Despite these compelling reasons for the importance of stories, most quantitative analysts are not very good at creating or telling them. The implications of this are profound—it means that analytical initiatives don’t have the impact on decisions and actions that they should. It means that time and money spent on acquiring and managing data and analyzing it are effectively wasted.

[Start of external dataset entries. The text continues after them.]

This design comes from an exercise in tuning for small area on the open sky130 flow, not from production work.
Function was checked by simulation only, so behaviour that the tests miss may differ from the original.
Power and IR drop assume default switching activity.

ember:
Design column_processing_unit_top, start of the top module:
module column_processing_unit_top #(
    parameter NUM_UNITS = 16,
    parameter NUM_COLUMNS = 8,
    parameter COLUMN_SUM_WIDTH = 15,
    parameter FINAL_VECTOR_SUM_WIDTH = 24
)(
    input  wire clk,
    input  wire reset,
    input  wire clear,
    input  wire global_accumulation_enable,
    input  wire start_conversion,
    input  wire [NUM_UNITS-1:0][NUM_COLUMNS-1:0] serial_thermo_in,
    output wire signed [NUM_UNITS-1:0][NUM_COLUMNS-1:0][COLUMN_SUM_WIDTH-1:0] column_sum,
    output wire signed [NUM_UNITS-1:0][FINAL_VECTOR_SUM_WIDTH-1:0] final_vector_sum,
    output wire [NUM_UNITS-1:0] conversion_valid,
    output wire [NUM_UNITS-1:0] column_sum_ready,
    output wire [NUM_UNITS-1:0] processing_complete
);
Size in the first run: about 7600 cells after synthesis, about 130000 µm² of cells after synthesis.
export LEC_CHECK = 0
export CAP_MARGIN = 20
export CORE_AREA = 10 10 750 750
export DIE_AREA = 0 0 760 760
export SLEW_MARGIN = 20
create_clock -name core_clock -period 10.0 [get_ports {clk}]
standard.sh (not shown) runs the stock make flow with config.mk's settings and CLKGATE_MAP_FILE= SYNTH_SCRIPT=/design/flow/synth_recipe.tcl, a recipe that flattens the netlist after the stock synthesis.
==> flow/flow/run.sh <==
#!/bin/bash
# Own layout flow: the standard ORFS flow (standard.sh) with
#  - the standard synthesis, followed by an inverter clean-up around the
#    full adders (polarity.py) and a new ABC mapping of the plain gates
#    around them (reabc.ys); registers and their cells are untouched,
#  - the smallest buffer (buf_1) on every input and output port,
#  - IO pins one track apart, so a smaller die fits all 2485 pins,
#  - clock tree: larger sink clusters and no dummy loads.
# If an attempt fails (routing congestion) or leaves antenna violations,
# the layout is redone from the floorplan on a larger die.
# Every tool's output goes to a log file in the work folder.
set -uo pipefail
RES=$PWD/orfs/results/sky130hd/column_processing_unit_top/base
cat > my_config.mk <<EOM
include $PWD/config.mk
export BUFFER_PORTS_ARGS = -buffer_cell sky130_fd_sc_hd__buf_1
export PLACE_PINS_ARGS = -min_distance 1 -min_distance_in_tracks
export CTS_ARGS = -sink_clustering_enable -repair_clock_nets -buf_list sky130_fd_sc_hd__clkbuf_16 -sink_clustering_size 30 -sink_clustering_max_diameter 100 -dont_use_dummy_load
EOM
sed "s#DESIGN_CONFIG=[^ ]*#DESIGN_CONFIG=$PWD/my_config.mk#" standard.sh > my_standard.sh
bash my_standard.sh $RES/1_2_yosys.v > flow_synth.log 2>&1 || exit 1
cp $RES/1_2_yosys.v 1_2_yosys_standard.v
python3 flow/polarity.py 1_2_yosys_standard.v 1_2_yosys_polarity.v > flow_polarity.log 2>&1 || exit 1
YOSYS=$FLOW_HOME/../tools/install/yosys/bin/yosys
[[ -x $YOSYS ]] || YOSYS=yosys
LIB=$FLOW_HOME/platforms/sky130hd/lib/sky130_fd_sc_hd__tt_025C_1v80.lib
sed -e "s#@LIB@#$LIB#g" -e "s#@IN@#$PWD/1_2_yosys_polarity.v#" -e "s#@OUT@#$PWD/1_2_yosys_reabc.v#" \
    -e "s#@TOP@#$FLOW_TOP#g" -e "s#@FLOW@#$FLOW_HOME#g" flow/reabc.ys > reabc_run.ys
$YOSYS -q -l flow_reabc.log reabc_run.ys > /dev/null 2>&1 || exit 1
cp 1_2_yosys_reabc.v $RES/1_2_yosys.v

cat > check_ant.tcl <<EOM
read_db $RES/6_final.odb
set n [check_antennas]
puts "ANTENNA_COUNT \$n"
EOM

k=0
for die in 760 860 960; do
  k=$((k+1))
  rm -f $RES/2_* $RES/3_* $RES/4_* $RES/5_* $RES/6_* out/final.def
  c=$((die-10))
  sed -e "s#'CORE_AREA=[^']*'#'CORE_AREA=10 10 $c $c'#" -e "s#'DIE_AREA=[^']*'#'DIE_AREA=0 0 $die $die'#" \
      my_standard.sh > my_standard_$k.sh
  if bash my_standard_$k.sh finish > flow_make_$k.log 2>&1 && [[ -f out/final.def ]]; then
    openroad -no_init -exit check_ant.tcl > flow_antenna_$k.log 2>&1
    n=$(sed -n 's/.*ANTENNA_COUNT \([0-9]*\).*/\1/p' flow_antenna_$k.log | tail -1)
    if [[ "$n" == "0" ]]; then
      exit 0
    fi
  fi
done
exit 1
Other scripts of this flow, unchanged in this note and not shown: flow/flow/polarity.py, flow/flow/reabc.ys
Changes in xenon relative to ember:
--- a/flow/flow/run.sh
+++ b/flow/flow/run.sh
@@ -16,5 +16,5 @@
 export BUFFER_PORTS_ARGS = -buffer_cell sky130_fd_sc_hd__buf_1
 export PLACE_PINS_ARGS = -min_distance 1 -min_distance_in_tracks
-export CTS_ARGS = -sink_clustering_enable -repair_clock_nets -buf_list sky130_fd_sc_hd__clkbuf_16 -sink_clustering_size 30 -sink_clustering_max_diameter 100 -dont_use_dummy_load
+export CTS_ARGS = -sink_clustering_enable -repair_clock_nets -buf_list sky130_fd_sc_hd__clkbuf_16 -sink_clustering_size 22 -sink_clustering_max_diameter 80 -dont_use_dummy_load
 EOM
 sed "s#DESIGN_CONFIG=[^ ]*#DESIGN_CONFIG=$PWD/my_config.mk#" standard.sh > my_standard.sh
==> comparison <==
xenon vs ember — clock power rose about 17%. Diff ember and xenon: number of vias in the routed layout higher in xenon. Compared to ember, xenon has internal cell power 4.0% higher. Area after synthesis: ember vs xenon identical. Summary of xenon over ember: setup slack increased by 0.042 ns relative to the old numbers, fmax climbed 0.59 MHz, switching share of power lower. The total count of max-transition violations in the final report was comparable across ember and xenon. As far as maximum fanout along the worst path goes, ember and xenon are indistinguishable; the numbers are identical. The sequential share of layout area reported for xenon is smaller than that of ember by 0.47 points. Est. power | xenon vs ember | xenon higher.


Another version of the RTL of column_processing_unit_top (not shown whole).
For scale: roughly 9100 cells after synthesis, roughly 2500 I/O pins.
Settings: LEC_CHECK=0, CAP_MARGIN=20, CORE_AREA=10 10 850 850, DIE_AREA=0 0 860 860, SLEW_MARGIN=20; clock period 10.0 ns.
run.sh (not shown) runs the stock make flow with config.mk's settings and CLKGATE_MAP_FILE= SYNTH_SCRIPT=/design/flow/synth_recipe.tcl, a recipe that flattens the netlist after the stock synthesis.
Stock flow here: none of the scripts above is used.
Edit:
==> flow/flow/run.sh (new file) <==
#!/bin/bash
# Own layout flow: the standard ORFS flow (standard.sh) with
#  - the smallest buffer (buf_1) on every input and output port,
#  - CTS without dummy loads.
# Every tool's output goes to a log file in the work folder.
set -euo pipefail
cat > my_config.mk <<EOM
include $PWD/config.mk
export BUFFER_PORTS_ARGS = -buffer_cell sky130_fd_sc_hd__buf_1
export PLACE_PINS_ARGS = -min_distance 1 -min_distance_in_tracks
EOM
sed "s#DESIGN_CONFIG=[^ ]*#DESIGN_CONFIG=$PWD/my_config.mk#" standard.sh > my_standard.sh
bash my_standard.sh finish > flow_make.log 2>&1
test -f out/final.def
==> flow/standard.sh (new file) <==
#!/bin/bash
# synth_recipe.tcl (not shown) runs the flow's synth.tcl, then flattens the netlist and writes it again
# the make line also repeats each setting of config.mk as NAME=value (left out here)
make -C /OpenROAD-flow-scripts/flow DESIGN_CONFIG=/design/flow/config.mk WORK_HOME=/design/flow/orfs CLKGATE_MAP_FILE= SYNTH_SCRIPT=/design/flow/synth_recipe.tcl "${@:-finish}"
- CORE_AREA: 10 10 850 850 -> 10 10 630 630
- DIE_AREA: 0 0 860 860 -> 0 0 640 640
removed: flow/run.sh
=>
- The changed run completed without violations
- final cell count went down by about 20%
- core utilization increases by 16 points
- clock-buffer cell count went down by 31
- clock skew is lower by 48 ps


Another version of the RTL of column_processing_unit_top (not shown whole).
Size in the first run: roughly 7,500 cells after synthesis, about 2,500 I/O pins, about 130,000 sq um of cells after synthesis.
Settings: LEC_CHECK=0, CAP_MARGIN=20, CORE_AREA=10 10 750 750, CTS_BUF_LIST=sky130_fd_sc_hd__clkbuf_8, DIE_AREA=0 0 760 760, SLEW_MARGIN=20; clock period 10.0 ns.
standard.sh (not shown) runs the stock make flow with config.mk's settings and CLKGATE_MAP_FILE= SYNTH_SCRIPT=/design/flow/synth_recipe.tcl, a recipe that flattens the netlist after the stock synthesis.
==> flow/flow/run.sh <==
#!/bin/bash
# Own layout flow: the standard ORFS flow (standard.sh) with
#  - the standard synthesis, followed by an inverter clean-up around the
#    full adders (polarity.py) and a new ABC mapping of the plain gates
#    around them (reabc.ys); registers and their cells are untouched,
#  - the smallest buffer (buf_1) on every input and output port,
#  - IO pins one track apart, so a smaller die fits all 2485 pins.
# If an attempt fails (routing congestion) or leaves antenna violations,
# the layout is redone from the floorplan on a larger die.
# Every tool's output goes to a log file in the work folder.
set -uo pipefail
RES=$PWD/orfs/results/sky130hd/column_processing_unit_top/base
cat > my_config.mk <<EOM
include $PWD/config.mk
export BUFFER_PORTS_ARGS = -buffer_cell sky130_fd_sc_hd__buf_1
export PLACE_PINS_ARGS = -min_distance 1 -min_distance_in_tracks
EOM
sed "s#DESIGN_CONFIG=[^ ]*#DESIGN_CONFIG=$PWD/my_config.mk#" standard.sh > my_standard.sh
bash my_standard.sh $RES/1_2_yosys.v > flow_synth.log 2>&1 || exit 1
cp $RES/1_2_yosys.v 1_2_yosys_standard.v
python3 flow/polarity.py 1_2_yosys_standard.v 1_2_yosys_polarity.v > flow_polarity.log 2>&1 || exit 1
YOSYS=$FLOW_HOME/../tools/install/yosys/bin/yosys
[[ -x $YOSYS ]] || YOSYS=yosys
LIB=$FLOW_HOME/platforms/sky130hd/lib/sky130_fd_sc_hd__tt_025C_1v80.lib
sed -e "s#@LIB@#$LIB#g" -e "s#@IN@#$PWD/1_2_yosys_polarity.v#" -e "s#@OUT@#$PWD/1_2_yosys_reabc.v#" \
    -e "s#@TOP@#$FLOW_TOP#g" -e "s#@FLOW@#$FLOW_HOME#g" flow/reabc.ys > reabc_run.ys
$YOSYS -q -l flow_reabc.log reabc_run.ys > /dev/null 2>&1 || exit 1
cp 1_2_yosys_reabc.v $RES/1_2_yosys.v

cat > check_ant.tcl <<EOM
read_db $RES/6_final.odb
set n [check_antennas]
puts "ANTENNA_COUNT \$n"
EOM

k=0
for die in 760 860 960; do
  k=$((k+1))
  rm -f $RES/2_* $RES/3_* $RES/4_* $RES/5_* $RES/6_* out/final.def
  c=$((die-10))
  sed -e "s#'CORE_AREA=[^']*'#'CORE_AREA=10 10 $c $c'#" -e "s#'DIE_AREA=[^']*'#'DIE_AREA=0 0 $die $die'#" \
      my_standard.sh > my_standard_$k.sh
  if bash my_standard_$k.sh finish > flow_make_$k.log 2>&1 && [[ -f out/final.def ]]; then
    openroad -no_init -exit check_ant.tcl > flow_antenna_$k.log 2>&1
    n=$(sed -n 's/.*ANTENNA_COUNT \([0-9]*\).*/\1/p' flow_antenna_$k.log | tail -1)
    if [[ "$n" == "0" ]]; then
      exit 0
    fi
  fi
done
exit 1
Other scripts of this flow, unchanged in this note and not shown: flow/flow/polarity.py, flow/flow/reabc.ys
Change:
--- a/flow/flow/run.sh
+++ b/flow/flow/run.sh
@@ -7 +7,2 @@
-#  - IO pins one track apart, so a smaller die fits all 2485 pins.
+#  - IO pins one track apart, so a smaller die fits all 2485 pins,
+#  - clock tree: larger sink clusters and no dummy loads.
@@ -16,0 +18 @@
+export CTS_ARGS = -sink_clustering_enable -repair_clock_nets -buf_list sky130_fd_sc_hd__clkbuf_16 -sink_clustering_size 30 -sink_clustering_max_diameter 100 -dont_use_dummy_load
Settings changed: CTS_BUF_LIST sky130_fd_sc_hd__clkbuf_8 to unset.
Effect: The new run completed with no timing, DRC or antenna violations; total power is lower by 13%; core utilization decreases by 1.2 points; die area is unchanged; cell area is lower by 4.3%; sequential power hardly moves; area after synthesis stays the same.


Another version of the RTL of column_processing_unit_top (not shown whole).
For scale: ~7000 cells after synthesis, about 0.12 mm^2 of cells after synthesis.
export LEC_CHECK = 0
export CAP_MARGIN = 20
export CORE_AREA = 10 10 750 750
export DIE_AREA = 0 0 760 760
export SLEW_MARGIN = 20
create_clock -name core_clock -period 10.0 [get_ports {clk}]
==> flow/flow/run.sh <==
#!/bin/bash
# Own layout flow: the standard ORFS flow (standard.sh) with
#  - the standard synthesis, followed by an inverter clean-up around the
#    full adders (polarity.py) and a new ABC mapping of the plain gates
#    around them (reabc.ys); registers and their cells are untouched,
#  - the smallest buffer (buf_1) on every input and output port,
#  - IO pins one track apart, so a smaller die fits all 2485 pins,
#  - clock tree: larger sink clusters and no dummy loads.
# If an attempt fails (routing congestion) or leaves antenna violations,
# the layout is redone from the floorplan on a larger die.
# Every tool's output goes to a log file in the work folder.
set -uo pipefail
RES=$PWD/orfs/results/sky130hd/column_processing_unit_top/base
cat > my_config.mk <<EOM
include $PWD/config.mk
export BUFFER_PORTS_ARGS = -buffer_cell sky130_fd_sc_hd__buf_1
export PLACE_PINS_ARGS = -min_distance 1 -min_distance_in_tracks
export CTS_ARGS = -sink_clustering_enable -repair_clock_nets -buf_list sky130_fd_sc_hd__clkbuf_16 -sink_clustering_size 26 -sink_clustering_max_diameter 90 -dont_use_dummy_load
EOM
sed "s#DESIGN_CONFIG=[^ ]*#DESIGN_CONFIG=$PWD/my_config.mk#" standard.sh > my_standard.sh
bash my_standard.sh $RES/1_2_yosys.v > flow_synth.log 2>&1 || exit 1
cp $RES/1_2_yosys.v 1_2_yosys_standard.v
python3 flow/polarity.py 1_2_yosys_standard.v 1_2_yosys_polarity.v > flow_polarity.log 2>&1 || exit 1
YOSYS=$FLOW_HOME/../tools/install/yosys/bin/yosys
[[ -x $YOSYS ]] || YOSYS=yosys
LIB=$FLOW_HOME/platforms/sky130hd/lib/sky130_fd_sc_hd__tt_025C_1v80.lib
sed -e "s#@LIB@#$LIB#g" -e "s#@IN@#$PWD/1_2_yosys_polarity.v#" -e "s#@OUT@#$PWD/1_2_yosys_reabc.v#" \
    -e "s#@TOP@#$FLOW_TOP#g" -e "s#@FLOW@#$FLOW_HOME#g" flow/reabc.ys > reabc_run.ys
$YOSYS -q -l flow_reabc.log reabc_run.ys > /dev/null 2>&1 || exit 1
cp 1_2_yosys_reabc.v $RES/1_2_yosys.v

cat > check_ant.tcl <<EOM
read_db $RES/6_final.odb
set n [check_antennas]
puts "ANTENNA_COUNT \$n"
EOM

k=0
for die in 760 860 960; do
  k=$((k+1))
  rm -f $RES/2_* $RES/3_* $RES/4_* $RES/5_* $RES/6_* out/final.def
  c=$((die-10))
  sed -e "s#'CORE_AREA=[^']*'#'CORE_AREA=10 10 $c $c'#" -e "s#'DIE_AREA=[^']*'#'DIE_AREA=0 0 $die $die'#" \
      my_standard.sh > my_standard_$k.sh
  if bash my_standard_$k.sh finish > flow_make_$k.log 2>&1 && [[ -f out/final.def ]]; then
    openroad -no_init -exit check_ant.tcl > flow_antenna_$k.log 2>&1
    n=$(sed -n 's/.*ANTENNA_COUNT \([0-9]*\).*/\1/p' flow_antenna_$k.log | tail -1)
    if [[ "$n" == "0" ]]; then
      exit 0
    fi
  fi
done
exit 1
Other scripts of this flow, unchanged in this note and not shown: flow/flow/polarity.py, flow/flow/reabc.ys
The baseline finished clean.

So why are individuals and organizations so bad at telling stories with data? Let us count the reasons:
- Analytics people often aren’t that motivated or successful at communicating with carbon-based life forms. They gravitated toward structured, unambiguous, unchanging fields like math and statistics and computer science in school, and they continue to favor interaction with numbers over interaction with humans in their work careers. Of course, not all quantitative analysts are of this persuasion, and someone with a strong numerical focus can transition over time to be more human and literary in their orientations. But let’s just acknowledge that telling compelling stories to other humans may not come naturally to many analysts.
- If analysts don’t gravitate naturally toward storytelling, they probably don’t get a lot of instruction on it in school either. Many college faculty members teaching quantitative courses are themselves not terribly good at storytelling. And they may feel that it’s more important to impart more instruction on methods than to “waste time” on storytelling approaches. This is incorrect, however, from the customer’s perspective; a survey (see this link for a summary--http://www.statslice.com/wp-content/uploads/2013/03/State-of-Academics-My-Article.pdf) of about 400 recruiters of analytical college graduates found that the highest-ranked of all desired skills was communication.
- To indulge in storytelling, some analysts may believe, is an insult—or at least a relatively less valuable investment of time in comparison—to an analysts’ technical capabilities. Capable quantitative analysts may justifiably argue that many people can tell good stories, but relatively few can run a logistical regression model with heteroskedasticity corrections. They may feel that the highest and best use of their time and brain cells is to do quantitative analysis, and to rely on others to tell stories about it. They may have a point, but relying on others to translate analytical results into stories has some perils of its own, in addition to being more labor-intensive.
- It takes a lot of analysts’ time to think creatively about how to tell a good story with data. In fact, one senior analyst at a pharmaceutical company told me that he (and most members of his analytics group) spend about half their time thinking about how best to communicate their analytical results. Many analysts will be reluctant to devote that much time to the issue, even if it would make them more effective.
So there are several reasons why storytelling with data is critical to success with analytics programs, and several reasons why it doesn’t work very well. I’ve constructed this story so that there are more reasons to tell good stories than there are obstacles to the objective, so the story ends happily.